SMALL BOWEL BACTERIAL OVERGROWTH (SBBO) OVERVIEW
Small bowel bacterial overgrowth (SBBO) also called small intestinal bacterial overgrowth (SIBO) occurs when there is abnormal growth and accumulation of bacteria in the small intestine. Normally, there are relatively few bacteria in the small intestine, especially when compared to the colon (large intestine), which normally harbors large numbers of bacteria. The small intestine is where food and nutrients are absorbed into the body. Excessive numbers of bacteria there can themselves digest the nutrients, leaving less for human absorption. Also as a consequence of bacterial metabolism, certain breakdown products are released by the bacteria that can cause symptoms for the human host.
CAUSES OF SBBO
Normally, the small intestine is quite active propelling contents (peristalsis) after eating. Later and often during sleep, spontaneously occurring peristaltic motion serves to clean out residual particles and debris. Anything that causes disruption of this normal activity or otherwise restricts intestinal flow can lead to stasis, allowing bacteria to flourish on the residual intestinal contents and leading to bacterial overgrowth.
Altered intestinal peristalsis can occur due to an effect of bowel surgery, several disease states, a side effect of medications, or develop without any apparent underlying cause. Surgery that bypasses intestinal segments and creates a blind loop (for example, done to treat ulcers or for weight loss) or creates intestinal pouches (Crohn’s disease) or leaves areas of obstruction or narrowing (for example, adhesions) may lead to SBBO. Medical conditions such as diabetes and scleroderma can affect peristalsis. Medications such as narcotics slow bowel motility. Some patients with irritable bowel syndrome have SBBO with no identified reason.
SYMPTOMS OF SBBO
When SBBO causes symptoms, they often include: abdominal bloating, abdominal discomfort, nonbloody diarrhea, and in severe cases weight loss.

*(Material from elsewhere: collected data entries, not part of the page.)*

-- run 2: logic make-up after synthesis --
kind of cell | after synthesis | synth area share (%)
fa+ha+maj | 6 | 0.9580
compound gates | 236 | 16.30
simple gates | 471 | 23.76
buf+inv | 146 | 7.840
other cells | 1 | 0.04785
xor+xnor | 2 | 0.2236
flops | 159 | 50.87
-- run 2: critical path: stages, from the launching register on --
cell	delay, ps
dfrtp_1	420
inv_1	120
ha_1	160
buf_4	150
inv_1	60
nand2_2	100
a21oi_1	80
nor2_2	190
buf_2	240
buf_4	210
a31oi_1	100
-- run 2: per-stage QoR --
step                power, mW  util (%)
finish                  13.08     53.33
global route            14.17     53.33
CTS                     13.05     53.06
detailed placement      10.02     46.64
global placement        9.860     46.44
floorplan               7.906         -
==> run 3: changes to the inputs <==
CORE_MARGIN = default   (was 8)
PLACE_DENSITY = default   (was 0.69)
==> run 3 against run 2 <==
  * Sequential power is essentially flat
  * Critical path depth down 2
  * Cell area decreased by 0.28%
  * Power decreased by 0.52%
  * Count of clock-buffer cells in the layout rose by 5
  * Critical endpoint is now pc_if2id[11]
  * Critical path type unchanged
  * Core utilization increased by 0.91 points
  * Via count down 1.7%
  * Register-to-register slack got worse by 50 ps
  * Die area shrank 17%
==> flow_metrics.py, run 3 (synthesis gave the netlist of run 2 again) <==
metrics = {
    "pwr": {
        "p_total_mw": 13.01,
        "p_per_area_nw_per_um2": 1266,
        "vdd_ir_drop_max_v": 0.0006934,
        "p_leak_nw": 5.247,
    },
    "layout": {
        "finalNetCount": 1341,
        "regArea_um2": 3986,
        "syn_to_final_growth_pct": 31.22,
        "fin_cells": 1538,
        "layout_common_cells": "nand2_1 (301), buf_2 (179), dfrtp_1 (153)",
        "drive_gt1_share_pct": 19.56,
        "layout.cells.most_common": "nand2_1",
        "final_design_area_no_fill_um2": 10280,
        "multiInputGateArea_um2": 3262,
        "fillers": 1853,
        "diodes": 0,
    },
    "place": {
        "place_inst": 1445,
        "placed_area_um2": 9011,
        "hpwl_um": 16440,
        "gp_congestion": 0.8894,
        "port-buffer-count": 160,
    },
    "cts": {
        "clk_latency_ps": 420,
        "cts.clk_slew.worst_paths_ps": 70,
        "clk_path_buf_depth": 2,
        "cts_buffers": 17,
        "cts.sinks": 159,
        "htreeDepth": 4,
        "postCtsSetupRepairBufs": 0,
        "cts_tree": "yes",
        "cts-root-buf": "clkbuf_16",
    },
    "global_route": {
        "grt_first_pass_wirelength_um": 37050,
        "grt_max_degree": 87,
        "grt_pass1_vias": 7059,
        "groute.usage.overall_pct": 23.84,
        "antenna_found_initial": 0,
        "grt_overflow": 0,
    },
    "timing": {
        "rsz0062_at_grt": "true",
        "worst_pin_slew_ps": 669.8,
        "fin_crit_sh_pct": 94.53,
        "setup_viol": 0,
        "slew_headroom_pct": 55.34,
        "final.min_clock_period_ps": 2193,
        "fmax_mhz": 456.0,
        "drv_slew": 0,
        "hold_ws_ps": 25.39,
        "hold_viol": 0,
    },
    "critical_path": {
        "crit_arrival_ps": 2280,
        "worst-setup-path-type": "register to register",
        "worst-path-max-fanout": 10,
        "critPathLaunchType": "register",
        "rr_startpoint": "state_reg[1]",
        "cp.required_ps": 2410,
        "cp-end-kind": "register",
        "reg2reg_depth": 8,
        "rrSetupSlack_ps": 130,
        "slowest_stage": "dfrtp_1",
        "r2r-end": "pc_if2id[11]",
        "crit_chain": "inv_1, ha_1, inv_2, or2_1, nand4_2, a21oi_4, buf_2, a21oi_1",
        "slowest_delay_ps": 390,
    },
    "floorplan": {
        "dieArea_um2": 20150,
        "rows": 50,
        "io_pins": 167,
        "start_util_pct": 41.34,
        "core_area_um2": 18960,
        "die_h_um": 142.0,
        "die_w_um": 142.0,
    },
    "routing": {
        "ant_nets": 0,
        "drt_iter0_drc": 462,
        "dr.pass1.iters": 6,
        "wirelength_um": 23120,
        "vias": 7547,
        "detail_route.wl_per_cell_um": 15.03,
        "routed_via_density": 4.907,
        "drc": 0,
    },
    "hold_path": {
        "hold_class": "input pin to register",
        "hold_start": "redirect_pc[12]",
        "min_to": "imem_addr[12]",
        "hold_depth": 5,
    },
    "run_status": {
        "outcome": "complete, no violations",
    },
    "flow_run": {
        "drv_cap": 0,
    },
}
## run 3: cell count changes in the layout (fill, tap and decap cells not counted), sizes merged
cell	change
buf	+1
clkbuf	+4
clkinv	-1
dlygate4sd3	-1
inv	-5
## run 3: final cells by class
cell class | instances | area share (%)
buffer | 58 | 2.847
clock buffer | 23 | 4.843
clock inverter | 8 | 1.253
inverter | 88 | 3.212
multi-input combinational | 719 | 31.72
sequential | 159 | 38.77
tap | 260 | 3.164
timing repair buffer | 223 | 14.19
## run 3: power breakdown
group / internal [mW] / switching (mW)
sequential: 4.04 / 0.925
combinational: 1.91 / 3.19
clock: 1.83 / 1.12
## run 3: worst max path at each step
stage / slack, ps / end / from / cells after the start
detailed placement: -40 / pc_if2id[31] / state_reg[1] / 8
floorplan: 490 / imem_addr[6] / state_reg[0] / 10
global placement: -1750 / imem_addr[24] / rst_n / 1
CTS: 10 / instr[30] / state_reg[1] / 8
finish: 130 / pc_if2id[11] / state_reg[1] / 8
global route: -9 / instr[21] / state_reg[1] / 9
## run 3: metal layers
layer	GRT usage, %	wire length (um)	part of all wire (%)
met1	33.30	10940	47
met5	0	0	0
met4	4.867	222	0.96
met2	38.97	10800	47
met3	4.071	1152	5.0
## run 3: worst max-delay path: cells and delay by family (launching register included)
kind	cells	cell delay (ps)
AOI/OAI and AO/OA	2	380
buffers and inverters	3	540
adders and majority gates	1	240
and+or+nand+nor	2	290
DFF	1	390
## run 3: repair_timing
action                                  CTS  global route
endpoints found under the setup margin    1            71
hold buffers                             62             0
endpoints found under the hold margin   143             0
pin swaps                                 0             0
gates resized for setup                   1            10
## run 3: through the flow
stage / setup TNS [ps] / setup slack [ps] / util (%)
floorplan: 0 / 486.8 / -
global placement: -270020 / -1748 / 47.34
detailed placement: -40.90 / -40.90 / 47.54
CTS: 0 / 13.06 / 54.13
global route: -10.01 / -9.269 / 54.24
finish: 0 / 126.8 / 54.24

SBBO may cause or contribute to Irritable Bowel Syndrome (IBS) in some patients. Many of the symptoms of small bowel bacterial overgrowth are consistent with those of irritable bowel syndrome. An interesting observation is that there are a variety of intestinal bacteria that can predominate in patients with SIBBO. Different bacterial strains may produce different byproducts of their metabolism each of which can elicit different symptoms. For example, some bacteria produce methane, which can slow colonic motion and lead to constipation. Also, the quantity of bacterial overgrowth can wax and wane with time. This variation of bacterial types and quantity in patients may account for the fluctuating and alternating symptoms often seen in IBS.
The diagnosis can sometimes be made based on symptoms and the medical history.
To detect SBBO, the most often utilized test is hydrogen breath testing. The patient breathes into a device that measures the amount of hydrogen in the breath. A sugar that is not absorbable by humans (usually lactulose is used) is ingested and repeated measurements of breath hydrogen are done over time. Bacteria in the GI tract will digest the sugar and release hydrogen, which is then absorbed and exhaled. Normally, this does not occur until the sugar reaches the colon where bacteria are present. In SBBO, the presence of numerous bacteria in the small intestine leads to rapid digestion and release and an early peak of exhaled hydrogen.
TREATMENT OF SMALL INTESTINAL BACTERIAL OVERGROWTH
The mainstay of treatment of small bowel bacterial overgrowth is antibiotic therapy. Treatment should be addressed at improving the underlying disease when possible but more often than not is not possible, not practical, or not very effective.
Nonsurgical conditions associated with intestinal stasis should be corrected when possible. This may include the elimination or substitution of drugs known to decrease intestinal motility (mainly narcotics) and optimizing treatment of diabetes
In cases of sluggish motility, such as longstanding diabetes and chronic intestinal pseudo-obstruction, methods to enhance motility can be attempted. Prokinetic agents that stimulate intestinal peristalsis including metoclopramide (Reglan), domperidone (Motilium), and erythromycin can be tried in some cases.
Antibiotic therapy is the most often recommended treatment. Many different antibiotics have been used with varying success. Often, rifaxamin (Xifaxan) is used as this antibiotic seems to target the gut bacteria and is not absorbed into the blood stream, limiting potential side effects. Some patients will be treated with one course of antibiotics, others may require intermittent treatments.
Probiotics (beneficial bacteria) can be tried in an attempt to replace the symptom causing bacterial strains with nonsymptom causing ones.